### src/umc_defs.svh
// Offsets, field positions and reset values of the modem control lines block.
`ifndef UMC_DEFS_SVH
`define UMC_DEFS_SVH
`define UMC_ADDR_W 3
`define UMC_OFF_MCR 3'h0
`define UMC_OFF_MSR 3'h1
`define UMC_OFF_IMASK 3'h2
`define UMC_OFF_ISTAT 3'h3
`define UMC_OFF_PMODE 3'h4
`define UMC_MCR_TREADY 0
`define UMC_MCR_LOOP 4
`define UMC_MSR_DSETC 1
`define UMC_MSR_RING_TE 2
`define UMC_MSR_CARRC 3
`define UMC_MSR_DSET 5
`define UMC_MSR_RING 6
`define UMC_MSR_CARR 7
`define UMC_IST_DSET 0
`define UMC_IST_RING 1
`define UMC_IST_CARR 2
`define UMC_MCR_RST 8'h00
`define UMC_IMASK_RST 3'h0
`define UMC_PMODE_RST 2'h0
`define UMC_PIN_IDLE 4'hF
`define UMC_ZERO8 8'h00
`define UMC_LINES 3
`define UMC_FLAGS_RST 4'h0
`define UMC_IST_RST 3'h0
`define UMC_PREV_RST 3'h7
`define UMC_OE_UART 4'hD
`define UMC_MSR_RSVD_LO 0
`define UMC_MSR_RSVD_HI 4
`endif

### src/umc_pkg.sv
// Types shared by the modem control lines block.
package umc_pkg;
  typedef enum logic [1:0] {
    UMC_MODE_GPIO = 2'b00,
    UMC_MODE_HDLC = 2'b01,
    UMC_MODE_UART = 2'b10,
    UMC_MODE_RSVD = 2'b11
  } umc_mode_t;
endpackage : umc_pkg

### src/umc_modem_lines.sv
// Modem handshake lines of the UART on the multifunction four-pin port.
// Functional notes
// - Status bit 5 reads as the inverse of the active-low data-set-ready pin in mode 2, and as zero in the other modes.
// - Status bit 1 is set whenever data-set-ready changed level since the last status read.
// - Control bit 0 at one drives terminal-ready low, at zero leaves it high.
// - Reset forces terminal-ready to its inactive high level.
// - In loopback mode terminal-ready is held inactive whatever control bit 0 says.
// - Status bit 6 reads as the inverse of the active-low ring-indicator pin in mode 2, and as zero in the other modes.
// - Status bit 2 is set when ring-indicator went low to high since the last status read.
// - A modem-status interrupt is raised when the ring status bit falls, if enabled.
// - Status bit 7 reads as the inverse of the active-low carrier-detect pin in mode 2, and as zero in the other modes.
// - Status bit 3 is set whenever carrier-detect changed level since the last status read.
// - Carrier-detect is only reported and never steers the serial receiver.
// - A change of the data-set-ready or carrier status bit raises an enabled interrupt.
// - The port pins carry the modem lines only in mode 2, and mode 0 holds after reset.
`timescale 1ns/10ps
`include "umc_defs.svh"
module umc_modem_lines (
  input wire logic clk,
  input wire logic rst,
  input wire logic [`UMC_ADDR_W-1:0] addr,
  input wire logic [7:0] wdata,
  input wire logic wr_stb,
  input wire logic rd_stb,
  output logic [7:0] rdata,
  output logic irq,
  output logic uart_loopback,
  output umc_pkg::umc_mode_t port_mode,
  input wire logic [3:0] port_in,
  output logic [3:0] port_out,
  output logic [3:0] port_oe_n
);
  import umc_pkg::*;

  //////////////////////////////////////////////////////////////////////////////
  logic [7:0] mcr_reg;
  logic [7:0] mcr_next;
  logic [2:0] imask_reg;
  umc_mode_t mode_reg;
  logic [3:0] flags_reg;
  logic [3:0] flags_next;
  logic [2:0] ist_reg;
  logic [2:0] ist_next;
  logic [2:0] pin_prev_reg;
  logic [7:0] rdata_reg;
  logic [7:0] rdata_next;

  wire uart_mode = (mode_reg == UMC_MODE_UART);
  // Outside UART mode the modem inputs read as idle high, so no status changes appear after the first cycle out of UART mode.
  wire dset_n = uart_mode ? port_in[0] : 1'b1;
  wire ring_n = uart_mode ? port_in[2] : 1'b1;
  wire carr_n = uart_mode ? port_in[3] : 1'b1;
  wire [2:0] pins_n = {carr_n, ring_n, dset_n};
  wire [`UMC_LINES-1:0] line_chg;
  genvar gi;
  generate
    for (gi = 0; gi < `UMC_LINES; gi++) begin : g_line
      assign line_chg[gi] = pins_n[gi] != pin_prev_reg[gi];
    end
  endgenerate
  wire dset_chg = line_chg[`UMC_IST_DSET];
  wire carr_chg = line_chg[`UMC_IST_CARR];
  // A change that leaves the ring line high is its trailing edge.
  wire ring_rise = ring_n & line_chg[`UMC_IST_RING];
  wire ring_fall_bit = ring_rise;
  wire wr_mcr = wr_stb && addr == `UMC_OFF_MCR;
  wire wr_imask = wr_stb && addr == `UMC_OFF_IMASK;
  wire wr_ist = wr_stb && addr == `UMC_OFF_ISTAT;
  wire wr_mode = wr_stb && addr == `UMC_OFF_PMODE;
  wire rd_msr = rd_stb && addr == `UMC_OFF_MSR;
  wire [7:0] msr_val = {~carr_n, ~ring_n, ~dset_n, 1'b0, flags_reg[2:0], 1'b0};
  wire [2:0] ev = {carr_chg, ring_fall_bit, dset_chg};
  wire tready_n = ~(mcr_reg[`UMC_MCR_TREADY] & ~mcr_reg[`UMC_MCR_LOOP]);

  //////////////////////////////////////////////////////////////////////////////
  // A new change seen in the read cycle survives the clear, so no event is lost.
  always_comb begin
    flags_next = rd_msr ? `UMC_FLAGS_RST : flags_reg;
    flags_next[`UMC_MSR_DSETC - 1] = flags_next[`UMC_MSR_DSETC - 1] | dset_chg;
    flags_next[`UMC_MSR_RING_TE - 1] = flags_next[`UMC_MSR_RING_TE - 1] | ring_rise;
    flags_next[`UMC_MSR_CARRC - 1] = flags_next[`UMC_MSR_CARRC - 1] | carr_chg;
    flags_next[3] = 1'b0;
  end

  // Sticky status, write one to clear; a set in the same cycle wins.
  assign ist_next = (ist_reg & ~(wr_ist ? wdata[2:0] : 3'h0)) | ev;
  assign mcr_next = wr_mcr ? wdata : mcr_reg;

  always_comb begin
    unique case (addr)
      `UMC_OFF_MCR: rdata_next = mcr_reg;
      `UMC_OFF_MSR: rdata_next = msr_val;
      `UMC_OFF_IMASK: rdata_next = {5'h00, imask_reg};
      `UMC_OFF_ISTAT: rdata_next = {5'h00, ist_reg};
      `UMC_OFF_PMODE: rdata_next = {6'h00, mode_reg};
      default: rdata_next = `UMC_ZERO8;
    endcase
    if (!rd_stb) begin
      rdata_next = `UMC_ZERO8;
    end
  end

  //////////////////////////////////////////////////////////////////////////////
  always_ff @(posedge clk or posedge rst) begin
    if (rst) begin
      mcr_reg <= `UMC_MCR_RST;
    end else begin
      mcr_reg <= mcr_next;
    end
  end

  always_ff @(posedge clk or posedge rst) begin
    if (rst) begin
      imask_reg <= `UMC_IMASK_RST;
    end else begin
      imask_reg <= wr_imask ? wdata[`UMC_IST_CARR:0] : imask_reg;
    end
  end

  always_ff @(posedge clk or posedge rst) begin
    if (rst) begin
      mode_reg <= UMC_MODE_GPIO;
    end else begin
      mode_reg <= wr_mode ? umc_mode_t'(wdata[1:0]) : mode_reg;
    end
  end

  always_ff @(posedge clk or posedge rst) begin
    if (rst) begin
      flags_reg <= `UMC_FLAGS_RST;
    end else begin
      flags_reg <= flags_next;
    end
  end

  always_ff @(posedge clk or posedge rst) begin
    if (rst) begin
      ist_reg <= `UMC_IST_RST;
    end else begin
      ist_reg <= ist_next;
    end
  end

  // Reset to the idle high level, so no false change follows reset.
  always_ff @(posedge clk or posedge rst) begin
    if (rst) begin
      pin_prev_reg <= `UMC_PREV_RST;
    end else begin
      pin_prev_reg <= pins_n;
    end
  end

  always_ff @(posedge clk or posedge rst) begin
    if (rst) begin
      rdata_reg <= `UMC_ZERO8;
    end else begin
      rdata_reg <= rdata_next;
    end
  end

  //////////////////////////////////////////////////////////////////////////////
  // Carrier-detect leaves the chip only as status; the receiver has no input from it.
  assign rdata = rdata_reg;
  assign irq = |(ist_reg & imask_reg);
  assign uart_loopback = mcr_reg[`UMC_MCR_LOOP];
  assign port_mode = mode_reg;
  // Only line 1 is driven, and only in UART mode; the rest stay inputs.
  assign port_out = {2'b11, tready_n, 1'b1};
  assign port_oe_n = uart_mode ? `UMC_OE_UART : `UMC_PIN_IDLE;

  //////////////////////////////////////////////////////////////////////////////
  AST_DSET_INV: assert property (
    @(posedge clk) disable iff (rst) rd_msr |=> rdata[`UMC_MSR_DSET] == ~$past(dset_n))
    else $error("Data-set-ready status not inverse of pin.");

  AST_RING_INV: assert property (
    @(posedge clk) disable iff (rst) rd_msr |=> rdata[`UMC_MSR_RING] == ~$past(ring_n))
    else $error("Ring status not inverse of pin.");

  AST_CARR_INV: assert property (
    @(posedge clk) disable iff (rst) rd_msr |=> rdata[`UMC_MSR_CARR] == ~$past(carr_n))
    else $error("Carrier status not inverse of pin.");

  AST_DSET_CHG: assert property (
    @(posedge clk) disable iff (rst)
    uart_mode && $changed(port_in[0]) && $past(uart_mode) |=> flags_reg[0])
    else $error("Data-set-ready change not flagged.");

  AST_RING_TE: assert property (
    @(posedge clk) disable iff (rst)
    uart_mode && $rose(port_in[2]) && $past(uart_mode) |=> flags_reg[1])
    else $error("Ring trailing edge not flagged.");

  AST_CARR_CHG: assert property (
    @(posedge clk) disable iff (rst)
    uart_mode && $changed(port_in[3]) && $past(uart_mode) |=> flags_reg[2])
    else $error("Carrier change not flagged.");

  AST_DSET_HOLD: assert property (
    @(posedge clk) disable iff (rst) flags_reg[0] && !rd_msr |=> flags_reg[0])
    else $error("Data-set-ready change flag lost before a read.");

  AST_RING_HOLD: assert property (
    @(posedge clk) disable iff (rst) flags_reg[1] && !rd_msr |=> flags_reg[1])
    else $error("Ring trailing-edge flag lost before a read.");

  AST_CARR_HOLD: assert property (
    @(posedge clk) disable iff (rst) flags_reg[2] && !rd_msr |=> flags_reg[2])
    else $error("Carrier change flag lost before a read.");

  AST_TREADY: assert property (
    @(posedge clk) disable iff (rst)
    mcr_reg[`UMC_MCR_TREADY] && !uart_loopback |-> !port_out[1])
    else $error("Terminal-ready not driven active.");

  AST_TREADY_OFF: assert property (
    @(posedge clk) disable iff (rst) !mcr_reg[`UMC_MCR_TREADY] |-> port_out[1])
    else $error("Terminal-ready active with control bit clear.");

  AST_RST_TREADY: assert property (
    @(posedge clk) rst ##1 rst |-> port_out[1] && port_oe_n == `UMC_PIN_IDLE)
    else $error("Terminal-ready not inactive in reset.");

  AST_LOOP: assert property (
    @(posedge clk) disable iff (rst) wr_mcr && wdata[`UMC_MCR_LOOP] |=> port_out[1])
    else $error("Terminal-ready active in loopback.");

  AST_LOOP_HOLD: assert property (
    @(posedge clk) disable iff (rst) uart_loopback |-> port_out[1])
    else $error("Terminal-ready active while loopback is set.");

  AST_RD_CLR: assert property (
    @(posedge clk) disable iff (rst)
    rd_msr && !dset_chg && !ring_rise && !carr_chg |=> flags_reg == `UMC_FLAGS_RST)
    else $error("Status read did not clear flags.");

  AST_MSR_RSVD: assert property (
    @(posedge clk) disable iff (rst)
    rd_msr |=> !rdata[`UMC_MSR_RSVD_LO] && !rdata[`UMC_MSR_RSVD_HI])
    else $error("Unused status bits not zero.");

  AST_RDATA_IDLE: assert property (
    @(posedge clk) disable iff (rst) !rd_stb |=> rdata == `UMC_ZERO8)
    else $error("Read data not zero outside a read.");

  AST_UNMAPPED: assert property (
    @(posedge clk) disable iff (rst) rd_stb && addr > `UMC_OFF_PMODE |=> rdata == `UMC_ZERO8)
    else $error("Unmapped address read not zero.");

  AST_WR_MCR: assert property (
    @(posedge clk) disable iff (rst) wr_mcr |=> mcr_reg == $past(wdata))
    else $error("Control register write lost.");

  AST_IRQ: assert property (
    @(posedge clk) disable iff (rst) ev[1] && imask_reg[1] && !wr_imask |=> irq)
    else $error("Ring interrupt not raised.");

  AST_IRQ_CHG: assert property (
    @(posedge clk) disable iff (rst)
    (ev[0] || ev[2]) && imask_reg[0] && imask_reg[2] && !wr_imask |=> irq)
    else $error("Change interrupt not raised.");

  AST_IRQ_LOW: assert property (
    @(posedge clk) disable iff (rst) imask_reg == `UMC_IMASK_RST |-> !irq)
    else $error("Interrupt raised with all sources masked.");

  AST_IST_STICKY: assert property (
    @(posedge clk) disable iff (rst) !wr_ist |=> (ist_reg & $past(ist_reg)) == $past(ist_reg))
    else $error("Interrupt status bit lost without a clear.");

  AST_MODE: assert property (
    @(posedge clk) disable iff (rst) !uart_mode |-> port_oe_n == `UMC_PIN_IDLE)
    else $error("Port driven outside UART mode.");

  AST_OE_UART: assert property (
    @(posedge clk) disable iff (rst) uart_mode |-> port_oe_n == `UMC_OE_UART)
    else $error("Terminal-ready line not driven in UART mode.");

  AST_GPIO_QUIET: assert property (
    @(posedge clk) disable iff (rst)
    !uart_mode && !$past(uart_mode) |-> !dset_chg && !ring_rise && !carr_chg)
    else $error("Modem event seen outside UART mode.");

  COV_RING: cover property (@(posedge clk) disable iff (rst) ring_rise ##1 rd_msr);
  COV_IRQ: cover property (@(posedge clk) disable iff (rst) $rose(irq));
  COV_LOOP: cover property (@(posedge clk) disable iff (rst) mcr_reg[0] && mcr_reg[4]);
  COV_SET_CLR: cover property (@(posedge clk) disable iff (rst) rd_msr && dset_chg);
endmodule : umc_modem_lines

### config.mk
export PLATFORM = sky130hd
export DESIGN_NAME = umc_modem_lines
export DESIGN_NICKNAME = d
export VERILOG_FILES = /design/src/umc_pkg.sv /design/src/umc_modem_lines.sv
export VERILOG_INCLUDE_DIRS = /design/src
export SDC_FILE = /design/constraint.sdc
export NUM_CORES = 1
export LEC_CHECK = 0
export ABC_AREA = 1
export BUFFER_PORTS_ARGS = -buffer_cell sky130_fd_sc_hd__buf_2
export CORE_ASPECT_RATIO = 0.75
export CORE_MARGIN = 4
export CORE_UTILIZATION = 45
export DETAILED_ROUTE_END_ITERATION = 12
export PLACE_DENSITY = 0.71
export SYNTH_ARGS = -nofsm -noshare
export SYNTH_HDL_FRONTEND = slang
export SYNTH_SLANG_ARGS = --single-unit
export TNS_END_PERCENT = 100
### constraint.sdc
create_clock -name clk -period 1.2 [get_ports clk]
set_input_delay 0.24 -clock clk [delete_from_list [all_inputs] [get_ports clk]]
set_output_delay 0.24 -clock clk [all_outputs]
set_load 0.02 [all_outputs]
Yosys cells after proc, flatten, opt, wreduce, memory -nomap -nowiden
Cells that the tools add are included.

operators by class
  add/subtract/negate cells = 0
  multiply operators = 0
  divide/modulo/power cells = 0
  $lt $le $gt $ge = 0
  equality and inequality tests = 8
  shifts and indexed selects = 0
  muxes and demuxes = 8
  bitwise operators = 14
  reduce and logical (&&, ||, !) cells = 7

operator list
  cell                                                  count
  case mux 8 bit (5 select lines)                       1
  2-to-1 mux 8 bit                                      1
  AND 3 bit                                             2
  equality test 3 x 2 -> 1 bit (second input constant)  2
  2-to-1 mux 3 bit                                      2
  logical AND 1 bit                                     5
  NOT 1 bit                                             5
  equality test 3 x 1 -> 1 bit (second input constant)  1
  equality test 3 bit (second input constant)           1
  logical NOT 3 bit                                     1
  2-to-1 mux 1 bit                                      3
  inequality test 1 bit                                 3
  NOT 3 bit                                             1
  bitwise OR 1 bit                                      3
  bitwise OR 3 bit                                      1
  OR reduction 3 bit                                    1
  AND 1 bit                                             2
  equality test 2 bit (second input constant)           1
  2-to-1 mux 2 bit                                      1

storage, ports and cells
  bits in registers = 30
  latch bits = 0
  bits in writable memories = 0
  bits in read-only memories = 0
  input port bits = 19
  word-level logic and storage cells = 44
  memories = 0

Longest topological paths before layout
  depth in word-level cells = 6
  gate-level depth with buffers = 8

Worst setup path after synthesis
OpenSTA, ideal clock, no wires.

  path kind = reg2reg
  from = register mode_reg[0], in the netlist port_mode[0]
  to = register flags_reg[1]
  library setup time = 0.083 ns
  arrival time = 1.170 ns
  data required time = 1.117 ns
  slack = -0.053 ns
  stages on the path, launching flop included = 6
  path through = dfrtp_1 > inv_1 > nand2_1 > nor2_1 > or2_2 > o21ai_0

between the ends
  longest elaborated chain between the ends = 5

RTL lines
  item                     line                    RTL
  start, declared          umc_modem_lines.sv:39   umc_mode_t mode_reg;
  start signal, assigned   umc_modem_lines.sv:124  mode_reg <= wr_mode ? umc_mode_t'(wdata[1:0]) : mode_reg;
  equality test 2 bit (*)  umc_modem_lines.sv:48   wire uart_mode = (mode_reg == UMC_MODE_UART);
  2-to-1 mux 1 bit (*)     umc_modem_lines.sv:51   wire ring_n = uart_mode ? port_in[2] : 1'b1;
  inequality test 1 bit    umc_modem_lines.sv:58   assign line_chg[gi] = pins_n[gi] != pin_prev_reg[gi];
  AND 1 bit (*)            umc_modem_lines.sv:64   wire ring_rise = ring_n & line_chg[`UMC_IST_RING];
  bitwise OR 1 bit (*)     umc_modem_lines.sv:80   flags_next[`UMC_MSR_RING_TE - 1] = flags_next[`UMC_MSR_RING_TE - 1] | ring_rise;
  net flags_next[1]        umc_modem_lines.sv:41   logic [3:0] flags_next;
  end signal, assigned     umc_modem_lines.sv:130  flags_reg <= `UMC_FLAGS_RST;
  end signal, assigned     umc_modem_lines.sv:132  flags_reg <= flags_next;
  end, declared            umc_modem_lines.sv:40   logic [3:0] flags_reg;

The timed path passes the listed nets; every way through them passes the cells marked *.
A chain may end at the register's enable or synchronous reset.

Final worst setup path
  from = register mode_reg[0], in the netlist port_mode[0]
  to = output port_mode[0]

RTL lines
  item           line                   RTL
  end, declared  umc_modem_lines.sv:28  output umc_pkg::umc_mode_t port_mode,

No word-level cell between the ends.

==> impl_summary.log <==
[metrics] run status: complete, but fails checks
[metrics] violations in the final reports: negative setup slack
[metrics] GP Congestion: 0.9053
[metrics] hold violation total from the final report: 0
[metrics] gate count after technology mapping: 154
[metrics] core outline area: 2743 um2
[metrics] Detailed Routing Iterations Pass 1: 4
[metrics] antenna violations before repair: 0
[metrics] met2 Track Usage GR: 26.31%
[metrics] endpoint class of the critical path: output pin
[metrics] fraction of final layout cells with drive strength greater than 1: 35.00%
[metrics] routed vias/inst: 4.966
[metrics] area of the mapped netlist: 1360 um2
[metrics] ANT nets after route: 0
[metrics] final setup margin: -12.91 ps
[metrics] detailed placer's ending HPWL: 2271 um
[metrics] MaxCap Viol Count: 0
[metrics] GRT Util Overall: 16.68%
[metrics] pin count of the biggest net entering global routing: 31
[metrics] clock transition at the registers of the reported paths: 70 ps
[metrics] gr busiest metal: met2
[metrics] vias: 1172
[metrics] DRC violations left: 0
[metrics] area enclosed by the die boundary: 3975 um2
[metrics] source-to-sink clock delay at the later pin of the worst-skew pair: 280 ps
[metrics] required time of the critical path: 960 ps
[metrics] number of global-route vias before repair: 1136
[metrics] depth of the CTS H-tree: 2
[metrics] met1 layer usage reported by global route: 20.83%
[metrics] Starting DRT DRC Count: 59
[metrics] post-detailed-route wirelength per cell: 13.35 um
[metrics] post-route fraction of the period consumed by the critical path: 101.1%
[metrics] Critical Path Source Type: flop
[metrics] Total Wirelength: 3150 um
[metrics] commonest cells after routing, fill and taps aside: 36 x nand2_1, 26 x buf_2, 25 x dfrtp_1, 14 x o21ai_0, 11 x buf_4
[metrics] sequential-to-total area share from yosys stat: 55.47%
[metrics] leading cell type in the layout, fill and taps excluded: nand2_1
[metrics] nets: 218
[metrics] Hold/Removal Path Class: in2async
[metrics] PortBufs: 31
[metrics] Max clock buf depth: 2
[metrics] hold_ws: 21.69 ps
[metrics] count of unique library cells instantiated by Yosys: 26
[metrics] peak supply drop: 997.3 uV
[metrics] met3 Track Usage GR: 5.235%
[metrics] post-synthesis average cell area: 8.832 um2
[metrics] Synth Register Bits: 30
[metrics] total leakage power: 0.9164 nW
[metrics] Clock Tree Root: clkbuf_8
[metrics] number of buffers inserted during clock tree synthesis: 5
[metrics] starting density of the core: 49.59%
[metrics] number of placement rows: 16
[metrics] critical path start-end classification: reg2out
[metrics] area overhead of the layout relative to synthesis: 30.17%
[metrics] number of hold buffers added after CTS: 0
[metrics] y dimension of the die: 55.61 um
[metrics] max-slew violation count: 0
[metrics] total negative slack for setup checks: -21.20 ps
[metrics] Die Wd: 71.48 um
[metrics] power density over cell area: 1697 nW/um2
[metrics] number of sinks on the clock net: 30
[metrics] achievable frequency: 824.5 MHz
[metrics] yosys synthesis warning count: 0
[metrics] CTS tree: done
[metrics] IO Count: 39
[metrics] worst clock skew: 8.243 ps
[metrics] unrepaired setup endpoints after global routing: yes
[metrics] diodes inserted: 0
[metrics] overflow left after global routing: 0
[metrics] WP data arrival: 970 ps
[metrics] number of endpoints failing setup at the final stage: 3
[metrics] first-pass GRT wire length: 5140 um
[metrics] Max FO, Critical Path: 3
[metrics] shortest period the worst path allows: 1213 ps
[metrics] Total Power: 0.003005 W
[per-stage QoR]
step / util, % / worst slack [ps] / instance area (um2) / cells
CTS: 63.28 / -13.22 / 1735 / 235
global placement: 56.43 / -22.60 / 1548 / 222
floorplan: - / 56.20 / 1383 / 159
detailed placement: 56.43 / -70.45 / 1548 / 222
finish: 64.55 / -12.91 / 1770 / 236
global route: 64.55 / -39.22 / 1770 / 236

▶ **Work request**:
Where the data above reaches the line holding "by the modem control lines block.", begin printing, and stop after the line holding "Status bit 5". Each line must be reproduced exactly, with nothing else added.

▶ **Solved exercise**:
// Types shared by the modem control lines block.
package umc_pkg;
  typedef enum logic [1:0] {
    UMC_MODE_GPIO = 2'b00,
    UMC_MODE_HDLC = 2'b01,
    UMC_MODE_UART = 2'b10,
    UMC_MODE_RSVD = 2'b11
  } umc_mode_t;
endpackage : umc_pkg

### src/umc_modem_lines.sv
// Modem handshake lines of the UART on the multifunction four-pin port.
// Functional notes
// - Status bit 5 reads as the inverse of the active-low data-set-ready pin in mode 2, and as zero in the other modes.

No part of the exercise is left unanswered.